Applications require testing at various stages of development. Often due to the nature of data stored in the database, it is not desirable to perform tests based on copies of production data, for example due to their confidentiality. Therefore, it is important to conduct tests on non-production data. The process of anonymising production data is a separate issue. It is usually expensive and needs to be updated as the structure of the database changes.
In order to improve the software development process and to ensure the security of customer data during (both user and penetration) tests, EuroDB provides a mechanism to generate random data.
Data is generated based on the database schema based on the field types contained therein, their parameters, foreign and excluding keys. It is possible to tune the generated data using the available parameters, e.g. by using regular expressions. Built-in data types are supported including: what is important, IP and MAC addresses. Data can be generated from alternative macros, including user-defined ones, in given ratios (for example, logging in to internal and external client applications). Generation of “data gaps” simulating failures of dependent systems is supported.
Generator functions:
- Generating data with a fixed offset
- Scaling per table (e.g., 100 products, 10,000 clients, one million session identifiers)
- Determining the percentage NULL value (e.g. no customer phone number)
- Concatenation of the value of several generators
- Creating BLOB
- The generator is compatible with the Luhn algorithm (generating correct credit card numbers).
Many other operations are also supported, allowing for the adjustment of the generated data to the designated purpose.

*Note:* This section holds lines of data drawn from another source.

$ cat config.mk
export PLATFORM = sky130hd
export DESIGN_NAME = arith_unit
export DESIGN_NICKNAME = d
export VERILOG_FILES = /design/src/design/alu_pkg.sv /design/src/design/arith_unit.sv
export VERILOG_INCLUDE_DIRS = /design/src /design/src/design
export SDC_FILE = /design/constraint.sdc
export NUM_CORES = 2
export LEC_CHECK = 0
export ABC_AREA = 1
export CAP_MARGIN = 40
export CORE_AREA = 2 2 622 500
export DETAILED_ROUTE_END_ITERATION = 12
export DIE_AREA = 0 0 624 502
export DONT_BUFFER_PORTS = 1
export PLACE_DENSITY = 0.51
export RECOVER_POWER = 100
export SLEW_MARGIN = 20
export SYNTH_ARGS = -nofsm -noshare
export SYNTH_HDL_FRONTEND = slang
export SYNTH_SLANG_ARGS = --single-unit
$ cat constraint.sdc
create_clock -name vclk -period 226.4
set_clock_uncertainty 0.15 [all_clocks]
set_input_delay 45.28 -clock vclk [all_inputs]
set_output_delay 45.28 -clock vclk [all_outputs]
set_load 0.005 [all_outputs]
$ cat src/design/alu_macros.svh
`ifndef ALU_MACROS_SVH
`define ALU_MACROS_SVH

// Datapath widths
`define ALU_WIDTH   32
`define ALU_DWIDTH  (2 * `ALU_WIDTH)
`define ALU_SHAMT_W 5
`define ALU_OP_W    5

// Opcode encoding as seen by the control unit
`define ALU_OP_ADD  5'b00011
`define ALU_OP_SUB  5'b00100
`define ALU_OP_SHR  5'b00101
`define ALU_OP_SHRA 5'b00110
`define ALU_OP_SHL  5'b00111
`define ALU_OP_ROR  5'b01000
`define ALU_OP_ROL  5'b01001
`define ALU_OP_AND  5'b01010
`define ALU_OP_OR   5'b01011
`define ALU_OP_MUL  5'b01111
`define ALU_OP_DIV  5'b10000
`define ALU_OP_NEG  5'b10001
`define ALU_OP_NOT  5'b10010
`define ALU_OP_NOP  5'b11010

`endif

$ cat src/design/alu_pkg.sv
`include "alu_macros.svh"

package alu_pkg;

  // Operand, or one half of Z
  typedef logic [`ALU_WIDTH-1:0] word_t;

  // Full result, HI above LO
  typedef logic [`ALU_DWIDTH-1:0] dword_t;

  typedef logic [`ALU_OP_W-1:0] opcode_t;

  // Shift and rotate distance, low bits of B
  typedef logic [`ALU_SHAMT_W-1:0] shamt_t;

endpackage

$ cat src/design/arith_unit.sv
`timescale 1ns/1ns
`include "alu_macros.svh"

module arith_unit (
  input  alu_pkg::word_t   a_reg,
  input  alu_pkg::word_t   b_reg,
  input  alu_pkg::opcode_t opcode,
  input  logic             inc_pc,
  output alu_pkg::dword_t  arith_result,
  output logic             arith_hit
);

  import alu_pkg::*;

  word_t  sum;
  word_t  diff;
  word_t  neg_b;
  word_t  pc_next;
  dword_t product;
  word_t  quotient;
  word_t  remainder;

  assign sum     = a_reg + b_reg;
  assign diff    = a_reg - b_reg;
  assign neg_b   = ~b_reg + 1'b1;  // Two's complement of B
  assign pc_next = a_reg + 1'b1;

  // Radix-4 Booth, one recoded digit per pass
  always_comb begin : booth_mul
    dword_t              mcand;
    dword_t              pp;
    logic [2:0]          booth_bits;
    logic [`ALU_WIDTH:0] mplier;

    mcand   = {{`ALU_WIDTH{a_reg[`ALU_WIDTH-1]}}, a_reg};
    mplier  = {b_reg, 1'b0};  // Implicit zero below bit 0
    product = '0;
    for (int i = 0; i < `ALU_WIDTH / 2; i++) begin
      booth_bits = mplier[2*i +: 3];
      case (booth_bits)
        3'b001, 3'b010: pp = mcand;
        3'b011:         pp = mcand << 1;
        3'b100:         pp = -(mcand << 1);
        3'b101, 3'b110: pp = -mcand;
        default:        pp = '0;
      endcase
      product = product + (pp << (2 * i));
    end
  end

  // Restoring division on magnitudes, signs applied afterwards
  always_comb begin : restoring_div
    logic                a_neg;
    logic                b_neg;
    word_t               a_mag;
    word_t               b_mag;
    word_t               q_mag;
    logic [`ALU_WIDTH:0] part_rem;
    logic [`ALU_WIDTH:0] trial;

    a_neg    = a_reg[`ALU_WIDTH-1];
    b_neg    = b_reg[`ALU_WIDTH-1];
    a_mag    = a_neg ? -a_reg : a_reg;
    b_mag    = b_neg ? -b_reg : b_reg;
    q_mag    = '0;
    part_rem = '0;
    for (int i = `ALU_WIDTH - 1; i >= 0; i--) begin
      part_rem = {part_rem[`ALU_WIDTH-1:0], a_mag[i]};
      trial    = part_rem - {1'b0, b_mag};
      if (!trial[`ALU_WIDTH]) begin  // No borrow, keep difference
        part_rem = trial;
        q_mag[i] = 1'b1;
      end
    end

    if (b_reg == '0) begin
      quotient  = '1;
      remainder = a_reg;
    end else begin
      // Quotient truncates toward zero
      quotient  = (a_neg ^ b_neg) ? -q_mag : q_mag;
      remainder = a_neg ? -part_rem[`ALU_WIDTH-1:0] : part_rem[`ALU_WIDTH-1:0];
    end
  end

  always_comb begin
    arith_result = '0;
    arith_hit    = 1'b1;
    if (inc_pc) begin
      arith_result = dword_t'(pc_next);  // Overrides any opcode
    end else begin
      case (opcode)
        `ALU_OP_ADD: arith_result = dword_t'(sum);
        `ALU_OP_SUB: arith_result = dword_t'(diff);
        `ALU_OP_NEG: arith_result = dword_t'(neg_b);
        `ALU_OP_MUL: arith_result = product;
        `ALU_OP_DIV: arith_result = {remainder, quotient};  // Remainder in HI
        default:     arith_hit    = 1'b0;
      endcase
    end
  end

endmodule

=== Word level (Yosys, flattened, before mapping) ===
Cells that the tools add are included.
Widths: inputs -> output; s select.

* Register bits after elaboration: 0
* Input bits: 70
* Output and inout port bits: 65

* Add/sub/neg operators: 57
* Equal/unequal tests: 98
* Mux-type cells: 90
* Bitwise gates (word level): 2
* Reductions and logical operators: 32

{| class="wikitable"
|+ Operators by type and width
! cell !! count
|-
| $mux 32 || 38
|-
| $sub 33x32->33 || 31
|-
| $add 64x64->64 || 15
|-
| $pmux 64 s5 || 1
|-
| $pmux 62 s4 || 1
|-
| $pmux 60 s4 || 1
|-
| $pmux 58 s4 || 1
|-
| $pmux 56 s4 || 1
|-
| $pmux 54 s4 || 1
|-
| $pmux 52 s4 || 1
|-
| $pmux 50 s4 || 1
|-
| $pmux 48 s4 || 1
|-
| $pmux 64 s3 || 1
|-
| $pmux 46 s4 || 1
|-
| $pmux 44 s4 || 1
|-
| $pmux 42 s4 || 1
|-
| $pmux 40 s4 || 1
|-
| $pmux 38 s4 || 1
|-
| $pmux 36 s4 || 1
|-
| $pmux 34 s4 || 1
|-
| $eq 3x3->1 const B || 45
|-
| $neg 32->32 || 4
|-
| $neg 64->64 || 2
|-
| $eq 3x2->1 const B || 30
|-
| other kinds (18) || 97
|}

=== Longest topological paths before layout ===
* Depth in word-level cells: 71
* Gate-level depth with buffers: 958
* Depth with buffers taken out: 835

=== Worst setup path before layout ===
Ideal clock, no wire load.

* Kind: input-to-output
* From: in a_reg[2]
* To: out arith_result[28]
* Data arrival time: 174.714 ns
* Data required time: 180.970 ns
* Path slack: 6.256 ns
* Stages: 921
* Cell sequence: clkbuf_1 nor3_1 nand2_1 nor2_1 inv_1 nor2_1 nand3_1 nor2_1 nand2_1 nor4_1 nand2_1 nor2_1 nand2_1 nor3_1 nand2_1 nor3_1 nand2_1 nor2_1 [... 885 more ...] buf_6 ha_1 inv_1 nor2_1 nand2_2 nor2_1 nand2_2 nor3_2 nand2_1 o21ai_1 o21ai_1 o21bai_1 nand2_1 nand2_1 o21ai_1 nand4_1 nand2_1 nand2_1

* Longest elaborated chain between the ends: 71
* Elaborated cells between the ends (all ways): 133
* Classes of those cells: 54 x add/sub; 79 x mux

{| class="wikitable"
|+ RTL lines
! what !! RTL line !! text
|-
| start: declaration || arith_unit.sv:5 || <nowiki>input alu_pkg::word_t a_reg,</nowiki>
|-
| $neg 32->32 || arith_unit.sv:63 || <nowiki>a_mag = a_neg ? -a_reg : a_reg;</nowiki>
|-
| $mux 32 || arith_unit.sv:63 ||
|-
| $sub 1x32->33 || arith_unit.sv:69 || <nowiki>trial = part_rem - {1'b0, b_mag};</nowiki>
|-
| $mux 32 || arith_unit.sv:70 || <nowiki>if (!trial[`ALU_WIDTH]) begin</nowiki>
|-
| $sub 33x32->33 || arith_unit.sv:69 ||
|-
| $mux 32 || arith_unit.sv:70 ||
|-
| $sub 33x32->33 || arith_unit.sv:69 ||
|-
| $mux 32 || arith_unit.sv:70 ||
|-
| [... 55 more ...] || - ||
|-
| $mux 32 || arith_unit.sv:70 ||
|-
| $sub 33x32->33 || arith_unit.sv:69 ||
|-
| $mux 1 || arith_unit.sv:70 ||
|-
| $neg 32->32 || arith_unit.sv:81 || <nowiki>quotient = (a_neg ^ b_neg) ? -q_mag : q_mag;</nowiki>
|-
| $mux 32 || arith_unit.sv:81 ||
|-
| $mux 32 || arith_unit.sv:76 || <nowiki>if (b_reg == '0) begin</nowiki>
|-
| $pmux 64 s5 || arith_unit.sv:92 || <nowiki>case (opcode)</nowiki>
|-
| $mux 64 (*) || arith_unit.sv:89 || <nowiki>if (inc_pc) begin</nowiki>
|-
| end: declaration || arith_unit.sv:9 || <nowiki>output alu_pkg::dword_t arith_result,</nowiki>
|}

Every way passes the cells marked *; elsewhere a longest branch is shown, timed or not.

==> flow_summary.ini <==
[worst_hold_path]
hp-class = input pin to output pin

[floorplanning]
pin_count = 135
core_area_mm2 = 0.307
die_h_um = 502
start_util_pct = 29.9
die_w_um = 624
dieArea_mm2 = 0.313
std_cell_rows = 182

[synth]
synth_top_family_by_area = adder cells
yosys.area_share.simple_pct = 20.8
yosys_warnings = 0
synth_top_cell_by_area = ha_1
synth_xor_area_share_pct = 9.26
avgSynthCellArea_um2 = 6.41
ys_seq_area_share_pct = 0
synthesis.area_mm2 = 0.0919
synth_cell_types = 74
syn_inst = 14300
synthMuxAreaShare_pct = 0.0232
synth_compound_area_share_pct = 29.2
synth_area_leaders = ha_1 (16%), fa_1 (15%), nand2_1 (12%)
synth_adder_area_share_pct = 30.4
yosys.area.top_type_share_pct = 15.9

[setup_path]
worst_path_most_repeated_cell = a21oi_1
slowest_delay_ns = 0.67
critical_path_class = input pin to output pin
arrival_ns = 168.14
crit_buf_inv = 203
worstSetupStartpointType = input pin
end_kind = output pin
crit_required_ns = 180.97
cp_top_family = compound AO/OA/AOI/OAI gates
worst-path-max-fanout = 60
slowest_stage = o21ai_0

[finish]
final_cell_mix = nand2_1 (2824), inv_1 (1594), a21oi_1 (1461), o21ai_0 (1405), ha_1 (1163)
seq_cells = 0
syn_to_final_growth_pct = 7.32
fin_cells = 18200
final_nets = 16000
drive_gt1_share_pct = 6.73
regArea_um2 = 0
nClkBuffers = 0
layout_commonest_cell = nand2_1

[sta]
setup_violations = 0
max_freq_mhz = 4.68
fin_crit_ns = 213.57
hold_viol = 0
rsz0062_at_grt = no
fin_setup_tns_ns = 0
tightest_slew_ns = 1.83
min_period_over_period_pct = 94.3
slew_violations = 23
max-slew-margin-rel_pct = -22.3

[global_route]
antenna_found_initial = 25
grt_pass1_wl_um = 683000
grt-ovfl-total = 0
grt_usage_pct = 29.2
grt_pass1_vias = 96600
grt_max_degree = 126

[detailed_routing]
wl_um = 480000
wire_per_inst_um = 26.4
ant_nets = 0
dr_wl_met2_um = 185000
top_layer = met5
met1_length_um = 214000
drc = 0
wl_met3_um = 58300
dr.pass1.iters = 12
drt_iter0_drc = 14100
viasPerCell = 5.82
vias = 106000

[placement]
place.gp.congestion = 1.04
port_buffers = 0
dp_cells = 18200
dp_hpwl_um = 373000

[clock_tree]
hold_buffers = 0

[status]
violations = max-capacitance violations, max-slew violations
outcome = finished, violations left

[run]
cap_violations = 1
## cell families (layout without fill, tap and decap cells)
| kind of cell | Yosys count | in the layout |
|---|---|---|
| xor+xnor | 971 | 971 |
| compound gates | 4615 | 4615 |
| buf+inv | 2370 | 2151 |
| fa+ha+maj | 1833 | 1833 |
| other cells | 1 | 30 |
| mux | 2 | 2 |
| simple gates | 4544 | 4551 |
## worst paths after layout
check,cells past startpoint,start,end
hold / removal,2,a_reg[0],arith_result[0]
setup / recovery,1164,a_reg[3],arith_result[19]
## per-stage QoR
stage / worst slack [ns] / instance area (um2) / hold slack, ns / utilization (%)
global route: 0.00894 / 98600 / 90.71 / 32.1
floorplan: 6.26 / 91900 / 90.63 / -
CTS: 0.102 / 97800 / 90.69 / 31.9
finish: 12.83 / 98600 / 90.74 / 32.1
global placement: 1.04 / 97300 / 90.67 / 31.7
detailed placement: 0.198 / 97800 / 90.70 / 31.9
## synthesized netlist by cell type (all sizes together) (33+ instances only)
library cell and number:
a21o 64, o31ai 37, or2 80, o22ai 428
buf 130, clkinv 33, a211oi 76, a21oi 1489
o2111ai 35, nand4 72, o21bai 89, nand2 2970
ha 1164, clkbuf 545, a31oi 43, nor2 791
nand3 469, o211ai 96, a221oi 432, o21ai 1734
inv 1649, xor2 587, xnor2 384, nor3 115
fa 669
## routing by layer
metal | global-route usage, % | vias up
met1 | 41.4 | 49600
met5 | 0.369 | -
met4 | 10.5 | 32
met3 | 9.11 | 1143
met2 | 40.8 | 6067
li1 | - | 49100
## layout make-up
cell class / count / area, um2
Fill cell: 33900 / 208000
Multi-Input combinational cell: 12000 / 83300
Inverter: 1682 / 6320
Tap cell: 4048 / 5060
Timing Repair Buffer: 469 / 3880
Antenna cell: 15 / 37.5
## timing repair
action | in CTS | in global routing
setup buffers | 0 | 13
endpoints found under the setup margin | 4 | 64
cloned | 0 | 7
pin swaps | 0 | 15
endpoints found under the hold margin | 0 | 0
resized for setup | 2 | 213
Power is not shown: default switching activity piles up to over one toggle a cycle in this logic, so the estimate is an artifact.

Example of EuroDB data generation
The company provides an account management application for its customers. The application is released in 3-month development cycles. As a part of the security policy, an external company performs penetration tests before each deployment in the production environment. These tests are performed on the environment where EuroDB has been supplied with randomly generated data. A unique prefix, unknown to an external company, is added to the data. Providing this prefix by testers is a proof of penetrating the application.